Specify a specific queue with the -q (--queue) option. For further information on the available queues and which to use when see the queues section.

NB The command you want to run on the queues must be in your program search path (e.g. the list of folders in the variable $PATH) - this does NOT include the current folder. For non-pathed locations you must specify the full filesystem path to the command; commands/scripts in the current folder must be prefixed with './', e.g. ''./script''.

Specifying CPU Time

The FMRIB cluster is configured to limit job run time based on the time your task spends running code, not the actual time that has passed since the job started. In all cases CPU time is less than actual time and will differ between cluster nodes due to differences in hardware generations and the number of jobs running concurrently. We recommend you overestimate by around 20%. You can use the 'qacct' command to get run-time information for previously completed jobs to assist with this (see Monitoring Tasks).

For example to queue a job which requires 10GiB of memory and runs for 2 hours use:

fsl_sub -T 120 -R 10 ./myjob

This will result in a job being put on the short.q.

Requesting memory for automatically queued jobs

If your software task automatically queues then you can also specify the memory you expect the task to require with the environment variable FSLSUB_MEMORY_REQUIRED, for example:

FSLSUB_MEMORY_REQUIRED=32G feat mydesign.feat

would submit a FEAT task informing fsl_sub that you expect to require 32GiB of memory. If units aren't specified then the integer is assumed to be in the units specified in the configuration file (default GiB).

If your task requires more than the allocated RAM for a particular queue then fsl_sub will automatically request a parallel environment with sufficient slots to accommodate the required RAM. This has the side effect of providing additional CPU cores to your job. If the software supports 'thread' parallelism then you may find your job runs faster.

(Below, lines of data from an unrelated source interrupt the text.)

`config.mk`:
```
export PLATFORM = sky130hd
export DESIGN_NAME = lane_key_parity_if
export DESIGN_NICKNAME = d
export VERILOG_FILES = /design/src/rtl/lkp_pkg.sv /design/src/rtl/lkp_key_latch.sv /design/src/rtl/lkp_lane_mapper.sv /design/src/rtl/lkp_lane_unmapper.sv /design/src/rtl/lane_key_parity_if.sv
export SDC_FILE = /design/constraint.sdc
export NUM_CORES = 1
export LEC_CHECK = 0
export BUFFER_PORTS_ARGS = -buffer_cell sky130_fd_sc_hd__buf_4
export CORE_MARGIN = 2
export CORE_UTILIZATION = 45
export DETAILED_ROUTE_END_ITERATION = 16
export PLACE_DENSITY = 0.93
export SYNTH_ARGS = -nofsm -noshare
export SYNTH_HDL_FRONTEND = slang
export SYNTH_HIERARCHICAL = 1
export SYNTH_SLANG_ARGS = --single-unit
```
`constraint.sdc`:
```
create_clock -name clk -period 4.3 [get_ports clk]
set_input_delay 0.43 -clock clk [delete_from_list [all_inputs] [get_ports clk]]
set_output_delay 0.43 -clock clk [all_outputs]
set_load 0.01 [all_outputs]
```
`src/rtl/lkp_pkg.sv`:
```
package lkp_pkg;

  // Parity sense selected by the low key bit.
  typedef enum logic {
    POL_EVEN = 1'b0,
    POL_ODD  = 1'b1
  } pol_e;

  // Default geometry of the port.
  localparam int unsigned LKP_DATA_W = 8;
  localparam int unsigned LKP_ADDR_W = 8;

  // Parity bit for a logical data word under the given polarity.
  function automatic logic lkp_parity(input logic [LKP_DATA_W-1:0] d, input pol_e p);
    return (^d) ^ logic'(p);
  endfunction

endpackage

```
`src/rtl/lkp_key_latch.sv`:
```
module lkp_key_latch #(
  parameter int unsigned KEY_W = 4
) (
  input  logic             clk,
  input  logic             rst_n,
  input  logic [KEY_W-1:0] seed_i,
  output logic [KEY_W-1:0] key_o,
  output logic             key_ok_o
);

  // The key is taken exactly once, on the first edge out of reset.
  always_ff @(posedge clk or negedge rst_n) begin
    if (!rst_n) begin
      key_o    <= '0;
      key_ok_o <= 1'b0;
    end else if (!key_ok_o) begin
      key_o    <= seed_i;
      key_ok_o <= 1'b1;
    end
  end

  // once captured, the key neither changes nor is dropped before reset.
  a_r1_key_hold: assert property (@(posedge clk) disable iff (!rst_n)
    key_ok_o |=> (key_ok_o && $stable(key_o)));

endmodule

```
`src/rtl/lkp_lane_mapper.sv`:
```
module lkp_lane_mapper
  import lkp_pkg::*;
#(
  parameter int unsigned DATA_W = 8,
  parameter int unsigned LANE_W = $clog2(DATA_W)
) (
  input  logic [DATA_W-1:0] data_i,
  input  logic [LANE_W-1:0] lane_i,
  input  pol_e              pol_i,
  output logic [DATA_W:0]   phys_o
);

  logic par;

  assign par = (^data_i) ^ logic'(pol_i);

  // The displaced logical bit rides on the extra top line.
  assign phys_o[DATA_W] = data_i[lane_i];

  for (genvar i = 0; i < DATA_W; i++) begin : g_line
    assign phys_o[i] = (lane_i == LANE_W'(i)) ? par : data_i[i];
  end

endmodule

```
`src/rtl/lkp_lane_unmapper.sv`:
```
module lkp_lane_unmapper
  import lkp_pkg::*;
#(
  parameter int unsigned DATA_W = 8,
  parameter int unsigned LANE_W = $clog2(DATA_W)
) (
  input  logic              clk,
  input  logic              rst_n,
  input  logic              rvalid_i,
  input  logic [DATA_W:0]   phys_i,
  input  logic [LANE_W-1:0] lane_i,
  input  pol_e              pol_i,
  output logic              valid_o,
  output logic [DATA_W-1:0] data_o,
  output logic              fault_o
);

  logic expected_par;
  logic stored_par;

  for (genvar i = 0; i < DATA_W; i++) begin : g_line
    assign data_o[i] = (lane_i == LANE_W'(i)) ? phys_i[DATA_W] : phys_i[i];
  end

  assign stored_par   = phys_i[lane_i];
  assign expected_par = (^data_o) ^ logic'(pol_i);
  assign valid_o      = rvalid_i;
  assign fault_o      = rvalid_i & (expected_par != stored_par);

  // a fault is only ever reported alongside a valid read return.
  a_r7_fault_qualified: assert property (@(posedge clk) disable iff (!rst_n)
    fault_o |-> valid_o);

endmodule

```
`src/rtl/lane_key_parity_if.sv`:
```
module lane_key_parity_if
  import lkp_pkg::*;
#(
  parameter int unsigned ADDR_W = LKP_ADDR_W,
  parameter int unsigned DATA_W = LKP_DATA_W,
  // Derived: lane index width; keep at its default.
  parameter int unsigned LANE_W = $clog2(DATA_W)
) (
  input  logic              clk,
  input  logic              rst_n,
  input  logic [LANE_W:0]   key_seed,
  input  logic              req_valid,
  output logic              req_ready,
  input  logic              req_write,
  input  logic [ADDR_W-1:0] req_addr,
  input  logic [DATA_W-1:0] req_wdata,
  output logic              mem_valid,
  input  logic              mem_ready,
  output logic              mem_write,
  output logic [ADDR_W-1:0] mem_addr,
  output logic [DATA_W:0]   mem_wdata,
  input  logic              mem_rvalid,
  input  logic [DATA_W:0]   mem_rdata,
  output logic              rd_valid,
  output logic [DATA_W-1:0] rd_data,
  output logic              rd_fault
);

  localparam int unsigned KEY_W = LANE_W + 1;

  logic [KEY_W-1:0]  key;
  logic              key_ok;
  logic [LANE_W-1:0] lane;
  pol_e              pol;

  lkp_key_latch #(.KEY_W(KEY_W)) u_key (
    .clk      (clk),
    .rst_n    (rst_n),
    .seed_i   (key_seed),
    .key_o    (key),
    .key_ok_o (key_ok)
  );

  // Upper key bits pick the lane, the lowest bit picks the polarity.
  assign lane = key[KEY_W-1:1];
  assign pol  = pol_e'(key[0]);

  // Request channel: pass-through gated by the key being held.
  assign mem_valid = req_valid & key_ok;
  assign req_ready = mem_ready & key_ok;
  assign mem_write = req_write;
  assign mem_addr  = req_addr;

  lkp_lane_mapper #(.DATA_W(DATA_W), .LANE_W(LANE_W)) u_map (
    .data_i (req_wdata),
    .lane_i (lane),
    .pol_i  (pol),
    .phys_o (mem_wdata)
  );

  lkp_lane_unmapper #(.DATA_W(DATA_W), .LANE_W(LANE_W)) u_unmap (
    .clk      (clk),
    .rst_n    (rst_n),
    .rvalid_i (mem_rvalid),
    .phys_i   (mem_rdata),
    .lane_i   (lane),
    .pol_i    (pol),
    .valid_o  (rd_valid),
    .data_o   (rd_data),
    .fault_o  (rd_fault)
  );

  // nothing reaches the memory before the key exists.
  a_r2_quiet_before_key: assert property (@(posedge clk) disable iff (!rst_n)
    !key_ok |-> (!req_ready && !mem_valid));

  // the nine physical lines of a write obey the keyed polarity.
  a_r4_line_polarity: assert property (@(posedge clk) disable iff (!rst_n)
    (mem_valid && mem_write) |-> ((^mem_wdata) == key[0]));

  // the top line carries the logical bit displaced by parity.
  a_r3_top_line: assert property (@(posedge clk) disable iff (!rst_n)
    (mem_valid && mem_write) |-> (mem_wdata[DATA_W] == req_wdata[lane]));

endmodule

```
Word-level counts from Yosys, hierarchy flattened
Index checks and enable logic that the tools add are counted.
{"block": "word_totals", "register_bits": 5, "inputBits": 35, "wordCells": 40}
{"block": "op_classes", "order_cmp": 2, "n_eq_ne": 8, "n_mux": 20, "bitwise_logic": 5, "reduce_logical": 3}
{"cell": "1-bit 2-to-1 mux", "n": 18}
{"cell": "8-bit XOR reduction", "n": 2}
{"cell": "3-bit equality test (second input constant)", "n": 4}
{"cell": "1-bit binary-select mux with 3-bit select", "n": 2}
{"cell": "3-bit by 2-bit equality test with 1-bit output (second input constant)", "n": 2}
{"cell": "3-bit by 5-bit less-than comparator with 1-bit output (second input constant)", "n": 1}
{"cell": "3-bit by 4-bit less-than comparator with 1-bit output (second input constant)", "n": 1}
{"cell": "1-bit bitwise AND", "n": 3}
{"cell": "3-bit by 1-bit equality test with 1-bit output (second input constant)", "n": 1}
{"cell": "3-bit zero test", "n": 1}
{"cell": "1-bit XOR", "n": 2}
{"cell": "1-bit inequality test", "n": 1}

Longest topological paths before layout
Gate-level depths: netlist of run 1.
{"block": "depth", "depth_word": 6, "mapped_depth": 7, "mapped_depth_nobuf": 6}

Cells and area by module
Netlist of run 1, hierarchy kept.
{"module": "lkp_lane_unmapper", "instances": 1, "cells_per_inst": 32, "area_per_inst_um2": 391.6, "seq_area_each_um2": 0.0}
{"module": "lkp_lane_mapper", "instances": 1, "cells_per_inst": 31, "area_per_inst_um2": 311.5, "seq_area_each_um2": 0.0}
{"module": "lkp_key_latch", "instances": 1, "cells_per_inst": 10, "area_per_inst_um2": 173.9, "seq_area_each_um2": 125.1}
{"module": "lane_key_parity_if", "instances": 1, "cells_per_inst": 11, "area_per_inst_um2": 80.1, "seq_area_each_um2": 0.0}

Worst setup path before layout of run 1
No wires, ideal clock.
{"block": "synth_path", "kind": "register to output", "startpoint": "register u_key.key_o[3]", "endpoint": "output port rd_fault", "arrival_time_ns": 1.913, "required_time_ns": 3.870, "path_slack_ns": 1.957, "stages_incl_launch_ff": 8, "path_buffers": 1, "path_cell_list": "dfrtp_1 buf_6 nor3_2 mux2_4 xor2_2 xor3_1 xnor3_1 and2_1"}
{"block": "synth_via", "elab_chain_cells": 6}
{"element": "from (decl)", "line_no": "lkp_key_latch.sv:7", "rtl": "output logic [KEY_W-1:0] key_o,"}
{"element": "from (signal assigned)", "line_no": "lkp_key_latch.sv:17", "rtl": "key_o <= seed_i;"}
{"element": "3-bit zero test", "line_no": "lkp_lane_unmapper.sv:22", "rtl": "assign data_o[i] = (lane_i == LANE_W'(i)) ? phys_i[DATA_W] : phys_i[i];"}
{"element": "1-bit 2-to-1 mux", "line_no": "lkp_lane_unmapper.sv:22"}
{"element": "named net rd_data[0]", "line_no": "lane_key_parity_if.sv:25", "rtl": "output logic [DATA_W-1:0] rd_data,"}
{"element": "8-bit XOR reduction", "line_no": "lkp_lane_unmapper.sv:26", "rtl": "assign expected_par = (^data_o) ^ logic'(pol_i);"}
{"element": "1-bit XOR", "line_no": "lkp_lane_unmapper.sv:26"}
{"element": "1-bit inequality test", "line_no": "lkp_lane_unmapper.sv:28", "rtl": "assign fault_o = rvalid_i & (expected_par != stored_par);"}
{"element": "1-bit bitwise AND", "line_no": "lkp_lane_unmapper.sv:28"}
{"element": "to (decl)", "line_no": "lane_key_parity_if.sv:26", "rtl": "output logic rd_fault"}
The timed path passes the listed nets, and every way through them passes these cells. The select of a mux whose other input is x is not followed.

Worst setup path in the final report of run 1
{"block": "layout_path", "startpoint": "register u_key.key_o[2]", "endpoint": "output port rd_fault"}
{"block": "layout_via", "elab_chain_cells": 6}
{"element": "3-bit by 1-bit equality test with 1-bit output (tied with other cells)", "line_no": "lkp_lane_unmapper.sv:22"}
{"element": "1-bit 2-to-1 mux", "line_no": "lkp_lane_unmapper.sv:22"}
{"element": "8-bit XOR reduction", "line_no": "lkp_lane_unmapper.sv:26"}
{"element": "1-bit XOR", "line_no": "lkp_lane_unmapper.sv:26"}
{"element": "1-bit inequality test *", "line_no": "lkp_lane_unmapper.sv:28"}
{"element": "1-bit bitwise AND *", "line_no": "lkp_lane_unmapper.sv:28"}
Mark *: on every way between the ends. The rest lies on a longest branch, timed or not. The select of a mux whose other input is x is not followed.

==> metrics.txt, run 1 <==
# TYPE chip_impl_metric gauge
chip_impl_metric{name="numCtsBuffers",unit=""} 3
chip_impl_metric{name="core-area",unit="µm²"} 1980
chip_impl_info{name="list_of_cells_traversed_by_the_critical_path",value="nand2_1 -> nor2_1 -> mux2_2 -> xor3_1 -> xnor3_1 -> and2_1 -> buf_4"} 1
chip_impl_metric{name="final_min_period_over_clock_period",unit=""} 0.731
chip_impl_metric{name="rows",unit=""} 16
chip_impl_metric{name="portBuffers",unit=""} 46
chip_impl_metric{name="path_clk_slew",unit="ns"} 0.05
chip_impl_metric{name="detail_route.vias_per_cell",unit=""} 5.31
chip_impl_metric{name="routed_wirelength",unit="µm"} 2080
chip_impl_info{name="status",value="complete, no violations"} 1
chip_impl_info{name="dominantRegCellSynth",value="dfrtp_1"} 1
chip_impl_metric{name="finClkSkew",unit="ns"} 0.00542
chip_impl_metric{name="synth-edff-count",unit=""} 0
chip_impl_metric{name="post_route_cells_drive_above_1_share",unit=""} 0.681
chip_impl_info{name="hp-class",value="input pin to flop"} 1
chip_impl_metric{name="die-height",unit="µm"} 50.1
chip_impl_metric{name="diodes",unit=""} 0
chip_impl_info{name="crit_path_end_kind",value="output port"} 1
chip_impl_metric{name="synth-seq-area-share",unit=""} 0.131
chip_impl_metric{name="hold_viol_final",unit=""} 0
chip_impl_metric{name="worstSkewPairLatency",unit="ns"} 0.24
chip_impl_metric{name="firstDrtPassIters",unit=""} 4
chip_impl_info{name="cts_tree",value="yes"} 1
chip_impl_metric{name="max_clock_freq",unit="MHz"} 318
chip_impl_metric{name="fin_setup_tns",unit="ns"} 0
chip_impl_metric{name="period_needed",unit="ns"} 3.14
chip_impl_metric{name="initial_core_utilization",unit=""} 0.483
chip_impl_metric{name="asyncSetResetFlopFracSynth",unit=""} 1.00
chip_impl_metric{name="worst_path_setup_slack_after_routing",unit="ns"} 1.16
chip_impl_metric{name="grt_start_max_net_pins",unit=""} 22
chip_impl_metric{name="route.antenna.remaining_nets",unit=""} 0
chip_impl_metric{name="avgSynthCellArea",unit="µm²"} 11.4
chip_impl_metric{name="wire_per_inst",unit="µm"} 14.2
chip_impl_metric{name="globalRouteOverflowTotal",unit=""} 0
chip_impl_metric{name="combinational_fraction_of_design_power",unit=""} 0.629
chip_impl_metric{name="ys_warn_count",unit=""} 6
chip_impl_metric{name="die_width",unit="µm"} 50.1
chip_impl_metric{name="dp_hpwl",unit="µm"} 1650
chip_impl_metric{name="final_nets",unit=""} 155
chip_impl_metric{name="crit_arrival",unit="ns"} 2.71
chip_impl_info{name="timing_worst_setup_path_type",value="flop to output port"} 1
chip_impl_metric{name="synth.top_cell.area_share",unit=""} 0.200
chip_impl_metric{name="grtUsageTotal",unit=""} 0.186
chip_impl_info{name="cp_slowest_cell",value="dfrtp_1"} 1
chip_impl_metric{name="synthDistinctLibCells",unit=""} 28
chip_impl_metric{name="instances_no_fill",unit=""} 146
chip_impl_metric{name="leakagePower",unit="nW"} 0.589
chip_impl_info{name="ys_top_cells_by_area",value="mux2_2 (20%), dfrtp_1 (13%), buf_4 (7.8%)"} 1
chip_impl_metric{name="gp_congestion",unit=""} 0.760
chip_impl_metric{name="number_of_max_capacitance_violations_reported",unit=""} 0
chip_impl_metric{name="synthCells",unit=""} 84
chip_impl_metric{name="swShare",unit=""} 0.344
chip_impl_metric{name="clockPowerShare",unit=""} 0.162
chip_impl_metric{name="worst-slew-pin-transition",unit="ns"} 0.770
chip_impl_metric{name="first_global_vias",unit=""} 765
chip_impl_metric{name="clock-sinks",unit=""} 5
chip_impl_metric{name="top_level_ports",unit=""} 65
chip_impl_info{name="synth_area_leader_cell",value="mux2_2"} 1
chip_impl_metric{name="p_per_area",unit="nW/µm²"} 273
chip_impl_metric{name="grt_pass1_wl",unit="µm"} 3510
chip_impl_metric{name="place_worst_setup_slack",unit="ns"} 1.41
chip_impl_metric{name="grt_antenna_before_repair",unit=""} 0
chip_impl_metric{name="fill_cells",unit=""} 151
chip_impl_metric{name="cts_max_path_buffers",unit=""} 2
chip_impl_metric{name="cp_slowest_stage_delay",unit="ns"} 0.82
chip_impl_metric{name="cp.required",unit="ns"} 3.87
chip_impl_metric{name="finalSetupViolCount",unit=""} 0
chip_impl_metric{name="vdd_ir_drop_max",unit="V"} 0.000209
chip_impl_info{name="start_kind",value="flop"} 1
chip_impl_metric{name="postSynthNetCount",unit=""} 119
chip_impl_metric{name="cts_htree_levels",unit=""} 1
chip_impl_info{name="cts_root_buf",value="clkbuf_4"} 1
chip_impl_metric{name="power.net_switching",unit="W"} 0.000118
chip_impl_metric{name="crit_path_max_fanout",unit=""} 21
chip_impl_metric{name="internal-power",unit="W"} 0.000224
chip_impl_info{name="most-common-layout-cells",value="buf_4 (46), mux2_2 (17), dfrtp_1 (5), xnor2_1 (5)"} 1
chip_impl_metric{name="max_slew_margin",unit=""} 0.486
chip_impl_metric{name="netlist_area",unit="µm²"} 957
chip_impl_metric{name="dr.first_iter.drc_count",unit=""} 13
chip_impl_metric{name="route.vias.total",unit=""} 775
chip_impl_info{name="mostFrequentLayoutCell",value="buf_4"} 1
chip_impl_metric{name="dpl.cell_count",unit=""} 141
chip_impl_metric{name="design.die.area",unit="µm²"} 2510
chip_impl_metric{name="report.power.total",unit="W"} 0.000342
chip_impl_metric{name="seq_cells_post_synth",unit=""} 5
chip_impl_metric{name="finalHoldWorstSlack",unit="ns"} 0.414
chip_impl_metric{name="layout-area-overhead-vs-synth",unit="%"} 30.8
chip_impl_metric{name="drt_drc_violations_left",unit=""} 0
chip_impl_metric{name="cts_resized",unit=""} 0
chip_impl_info{name="grt_setup_unrepaired",value="false"} 1
chip_impl_metric{name="slew_violations",unit=""} 0
chip_impl_metric{name="power.share.sequential",unit=""} 0.209
metrics by stage:
step                instance area, µm²   util
finish                            1250  0.632
detailed placement                1220  0.614
global route                      1250  0.632
CTS                               1250  0.632
global placement                  1220  0.614
floorplan                          957      -
cell usage after synthesis, types with 2 or more instances:
cell,n
nand3b_1,3
nor3b_1,3
buf_4,10
xor2_1,2
and2_1,3
clkbuf_1,3
nor2_1,3
dfrtp_1,5
mux4_2,3
mux2_4,4
xnor2_1,5
nand3_1,2
mux2_2,17
nand2_1,4
xnor3_2,2
buf_6,3
power groups by stage:
stage / combinational [W] / sequential [W] / clock, W
after floorplan: 0.000169 / 0.0000557 / 0
after global placement: 0.000209 / 0.0000702 / 0
after detailed placement: 0.000215 / 0.0000719 / 0
after CTS: 0.000217 / 0.0000714 / 0.0000575
after global routing: 0.000230 / 0.0000733 / 0.0000619
final: 0.000215 / 0.0000714 / 0.0000553
kinds of logic (layout without fill, tap and decap cells):
kind of cell | after synthesis | in the layout | synth area share
DFF | 5 | 5 | 0.131
buffers and inverters | 16 | 51 | 0.125
and+or+nand+nor | 23 | 23 | 0.161
muxes | 26 | 26 | 0.371
xor gates and xnor gates | 13 | 13 | 0.208
other | 1 | 1 | 0.00392
routing by layer:
metal,vias to the layer above,track usage,routed length (µm)
met5,-,0,0
met4,0,0.111,45
met3,16,0.0303,113
met2,30,0.316,1120
met1,370,0.218,798
li1,359,-,-
worst paths after layout:
kind / to / slack [ns] / startpoint / depth (start not counted)
worst max-delay path: rd_fault / 1.16 / u_key/key_o[2]$_DFFE_PN0N_ / 7
worst min-delay path: u_key/key_o[0]$_DFFE_PN0N_ / 0.41 / key_seed[0] / 2
worst max register to register: u_key/key_o[1]$_DFFE_PN0N_ / 3.11 / u_key/key_o[1]$_DFFE_PN0N_ / 1
worst min register to register: u_key/key_o[0]$_DFFE_PN0N_ / 0.59 / u_key/key_o[0]$_DFFE_PN0N_ / 1
max in group asynchronous: u_key/key_o[1]$_DFFE_PN0N_ / 3.66 / rst_n / 2
min in group asynchronous: u_key/key_o[0]$_DFFE_PN0N_ / 0.52 / rst_n / 2
layout make-up:
| type | count | area, µm² | share of cell area |
|---|---|---|---|
| clock buffers | 4 | 26.3 | 0.0210 |
| multi-input cells | 63 | 712 | 0.568 |
| flip-flops and latches | 5 | 125 | 0.0999 |
| well taps | 27 | 33.8 | 0.0270 |
| repair buffers | 47 | 355 | 0.284 |
repair_timing:
action | CTS | global route
hold endpoints to repair | 5 | 0
endpoints found under the setup margin | 0 | 0
buffers inserted | 0 | 0
hold buffers | 1 | 0
worst max-delay path: cells and delay by family, from the launching register on:
| kind | cells | cell delay, ns |
|---|---|---|
| mux | 1 | 0.38 |
| simple gates | 3 | 0.42 |
| flops | 1 | 0.82 |
| xor+xnor | 2 | 0.71 |
| buf+inv | 1 | 0.14 |
registers in the layout, summed over array words and instances (netlist names):
signal          count
u_key/key_ok_o      1
u_key/key_o         4
Power figures use the tool's default switching activity.
==> run 2: changes to the inputs <==
Settings changed: CORE_UTILIZATION 45 to 38, PLACE_DENSITY 0.93 to 0.84.
Clock period 4.3 ns to 2.8 ns, I/O delays scaled along.
==> run 2 against run 1 <==
  * Critical endpoint unchanged
  * Hold slack worse by 0.14 ns
  * Non-clock buffer count grew 3
  * Register-to-register slack got worse by 1.4 ns
  * Design area grew 2.4%
  * Sequential power grew 40%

For very large memory tasks this might result in scheduling difficulties if you also have a long run-time. On the jalapeno cluster in these scenarios you may need to manually select the bigmem.q. At this time, if your job would ordinarily need to run on the verylong.q and requires 12GB or more of memory then please do not specify RAM/time and instead manually select the bigmem.q otherwise your task may take several weeks to schedule.

The different queues have different run-times and memory limits, when a task reaches these limits it will be terminated; also shorter queues take precedence over the longer ones. Given this, you should choose queues carefully to ensure your job is allowed to complete and does so in a timely manner.

The command you submit cannot run any graphical interface, as they will have no where to display the output. For most tasks this is not a problem, but some programs (in particular some MATLAB tasks) insist on displaying a progress bar or similar graphical output. In these cases, we provide a virtual X11 display system which can be used to dispose of this unnecessary output. If you want to run a non-interactive MATLAB task on the queues then see the MATLAB section.

FSL_SUB OPTIONS

To see a full list of the available options use:

fsl_sub --help

In addition to the list of options this will also display a list of cluster queues available for use with descriptions of allowed runtimes and memory/parallel environment availability. For details on how to use these options see the Advanced Usage section.

LONG RUNNING TASKS

Whilst we provide queues with infinte run times (verylong.q, bigmem.q and the cuda.q queues) we strongly recommend that you attempt to break your task up into shorter components where possible - there are many more slots on the shorter queues and tasks running for many weeks or months are at risk of loss due to power cuts or server faults. Where chunking the analysis is not possible you should investigate whether it is possible to save job state at regular points (often called checkpointing) in such a way that the job can be restarted at a checkpoint without loosing work carried out to that point. If the program supports this behaviour then you could submit several runs to finite queues with job holds in place to allow the job to run to completion with regular restarts.